[Start of Attachment]

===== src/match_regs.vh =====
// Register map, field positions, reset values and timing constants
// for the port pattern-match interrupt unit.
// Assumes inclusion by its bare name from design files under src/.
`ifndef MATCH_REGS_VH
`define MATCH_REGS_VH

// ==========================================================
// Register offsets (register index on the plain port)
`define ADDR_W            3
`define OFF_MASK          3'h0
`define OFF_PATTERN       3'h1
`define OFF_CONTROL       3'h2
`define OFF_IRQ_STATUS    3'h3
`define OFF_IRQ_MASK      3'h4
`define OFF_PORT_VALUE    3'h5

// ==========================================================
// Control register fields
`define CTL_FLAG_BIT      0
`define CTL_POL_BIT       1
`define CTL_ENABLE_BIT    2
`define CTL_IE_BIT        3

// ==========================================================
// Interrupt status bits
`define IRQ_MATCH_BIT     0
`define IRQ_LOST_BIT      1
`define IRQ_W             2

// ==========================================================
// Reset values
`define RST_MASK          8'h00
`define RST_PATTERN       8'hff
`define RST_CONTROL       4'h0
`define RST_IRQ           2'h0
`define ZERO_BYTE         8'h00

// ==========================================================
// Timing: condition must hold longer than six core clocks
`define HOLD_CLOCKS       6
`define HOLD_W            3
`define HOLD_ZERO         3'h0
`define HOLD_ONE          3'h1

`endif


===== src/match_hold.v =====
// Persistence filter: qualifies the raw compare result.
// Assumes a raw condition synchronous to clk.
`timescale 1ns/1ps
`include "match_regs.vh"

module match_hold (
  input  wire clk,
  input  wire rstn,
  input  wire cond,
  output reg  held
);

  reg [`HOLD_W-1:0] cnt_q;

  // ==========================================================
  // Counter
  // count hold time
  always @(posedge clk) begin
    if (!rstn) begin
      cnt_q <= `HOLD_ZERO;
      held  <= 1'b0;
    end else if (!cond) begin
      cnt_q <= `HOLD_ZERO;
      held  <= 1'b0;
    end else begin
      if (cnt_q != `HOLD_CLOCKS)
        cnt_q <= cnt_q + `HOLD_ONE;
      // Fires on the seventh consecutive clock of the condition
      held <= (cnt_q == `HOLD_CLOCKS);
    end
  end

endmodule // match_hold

[End of Attachment]

> _Activity_
Only lines of the material that contain the word "else" belong in the answer; copy each one.

> _Result of this task_
    end else if (!cond) begin
    end else begin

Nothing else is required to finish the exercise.